Hi,
we are working about challenging JCO connection to Kafka with this kafka-connect-sap on a kubernetes pod.
Looking the example, why are you using Debezium kafka connect docker image and not only a kafka connect docker image ? It's very troubling because the connector do not do CDC features.
Can we configure the number of sample get by the select in "table mode" and the delay between each pool of messages to increase the troughtput ?
Many of the standard SAP table are not partionned ( aka MARC, EKKO etc.. ). It seems that it is not able to dispatch message in many partition !!! Is it right ?
One of the reasons why debezium base is used in some examples is that the HANA connector is frequently used as the sink connector with another debezium CDC source connector. In this case, the HANA sink connector can use debezium SMT to convert the CDC records to the normal row records. In the examples, there are examples with strimzi and debezium. But you can use any base image suitable for your environment.

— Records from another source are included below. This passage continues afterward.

`src/rtl/sdram_mrs_ctl.sv`:
```
module sdram_mrs_ctl #(
  parameter logic [31:0] AREA2_BASE = 32'hA4FD_4000,
  parameter logic [31:0] AREA3_BASE = 32'hA4FD_5000,
  parameter int MA_W   = 12,
  parameter int IDLE_W = 8,
  parameter int TMRD   = 2,
  parameter int DQM_W  = 4
)(
  input  logic              clk,
  input  logic              rst_n,
  input  logic              cfg_we,
  input  logic [IDLE_W-1:0] cfg_idle,
  input  logic              req,
  input  logic              req_we,
  input  logic [31:0]       req_addr,
  output logic              ack,
  output logic              err,
  output logic              cke,
  output logic [1:0]        cs_n,
  output logic              ras_n,
  output logic              cas_n,
  output logic              we_n,
  output logic [DQM_W-1:0]  dqm,
  output logic [MA_W-1:0]   sd_addr
);
  localparam int TW = $clog2(TMRD + 1);

  typedef enum logic [1:0] {S_IDLE, S_WAKE, S_MRS, S_TMRD} st_t;

  st_t              st;
  logic             area;
  logic [MA_W-1:0]  mode;
  logic [TW-1:0]    tcnt;
  logic             cfg_done;
  logic [IDLE_W-1:0] idle_lim, idle_cnt;

  wire hit2 = req_addr[31:MA_W] == AREA2_BASE[31:MA_W];
  wire hit3 = req_addr[31:MA_W] == AREA3_BASE[31:MA_W];
  wire take = (st == S_IDLE) && req && !ack;
  wire ok   = cfg_done && req_we && (hit2 || hit3);
  wire idle_tick = (st == S_IDLE) && !req && !ack && cke && cfg_done && (idle_lim != '0);

  always_ff @(posedge clk or negedge rst_n) begin
    if (!rst_n) begin
      st <= S_IDLE;
      area <= 1'b0;
      mode <= '0;
      tcnt <= '0;
      cfg_done <= 1'b0;
      idle_lim <= '0;
      idle_cnt <= '0;
      cke <= 1'b1;
      ack <= 1'b0;
      err <= 1'b0;
    end else begin
      ack <= 1'b0;
      err <= 1'b0;
      case (st)
        S_IDLE: begin
          if (take) begin
            if (ok) begin
              area <= hit3;
              mode <= req_addr[MA_W-1:0];
              if (!cke) begin
                cke <= 1'b1;
                st  <= S_WAKE;
              end else begin
                st  <= S_MRS;
              end
            end else begin
              ack <= 1'b1;
              err <= 1'b1;
            end
          end
          if (idle_tick) begin
            if (idle_cnt == idle_lim - 1'b1) begin
              cke <= 1'b0;
              idle_cnt <= '0;
            end else begin
              idle_cnt <= idle_cnt + 1'b1;
            end
          end else begin
            idle_cnt <= '0;
          end
        end
        S_WAKE: st <= S_MRS;
        S_MRS: begin
          st   <= S_TMRD;
          tcnt <= '0;
        end
        S_TMRD: begin
          if (tcnt == TW'(TMRD - 1)) begin
            st  <= S_IDLE;
            ack <= 1'b1;
          end else begin
            tcnt <= tcnt + 1'b1;
          end
        end
        default: st <= S_IDLE;
      endcase
      if (cfg_we) begin
        cfg_done <= 1'b1;
        idle_lim <= cfg_idle;
        idle_cnt <= '0;
      end
    end
  end

  wire busy = st != S_IDLE;
  assign cs_n    = busy ? (area ? 2'b01 : 2'b10) : 2'b11;
  assign ras_n   = st != S_MRS;
  assign cas_n   = st != S_MRS;
  assign we_n    = st != S_MRS;
  assign dqm     = {DQM_W{(st == S_WAKE) || (st == S_MRS)}};
  assign sd_addr = (st == S_MRS) ? mode : '0;

  wire mrs_on = !ras_n && !cas_n && !we_n && (cs_n != 2'b11);


  mrs_single_chk: assert property (@(posedge clk) disable iff (!rst_n)
    mrs_on |=> !mrs_on);

  mrs_pins_chk: assert property (@(posedge clk) disable iff (!rst_n)
    mrs_on |-> (cke && (&dqm)));

  cs_excl_chk: assert property (@(posedge clk) disable iff (!rst_n)
    $countones(~cs_n) <= 1);

  ack_after_nop_chk: assert property (@(posedge clk) disable iff (!rst_n)
    (ack && !err) |-> $past(ras_n && (cs_n != 2'b11)));

  err_quiet_chk: assert property (@(posedge clk) disable iff (!rst_n)
    err |-> (ack && cs_n == 2'b11 && $stable(cke)));

  wake_then_mrs_chk: assert property (@(posedge clk) disable iff (!rst_n)
    $rose(cke) |=> mrs_on);

  pd_quiet_chk: assert property (@(posedge clk) disable iff (!rst_n)
    $fell(cke) |-> (cs_n == 2'b11 && !ack));
endmodule

```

The maximal number of records per poll can be configured in batch.max.rows. In general, using polling many rows as possible should lead to a better performance than using a smaller batch size. But currently, there are a few known issues that limit the throughput, which need to be improved.
Correct. Currently, there is a relationship between the source table's partition and kafka topic partition. This restriction can ensure the order of the rows per partition. Someone asked to loosen this restriction. We thought about adding an option to define a partition function to customise the partition but we didn't look into it because If the source table has one partition and someone wants to use multiple kafka partitions, they could write their own custom Kafka SMT to customise the partition of those records. Will this also be an option for your use case?
Hi, we are working about challenging JCO connection to Kafka with this kafka-connect-sap on a kubernetes pod.
Thanks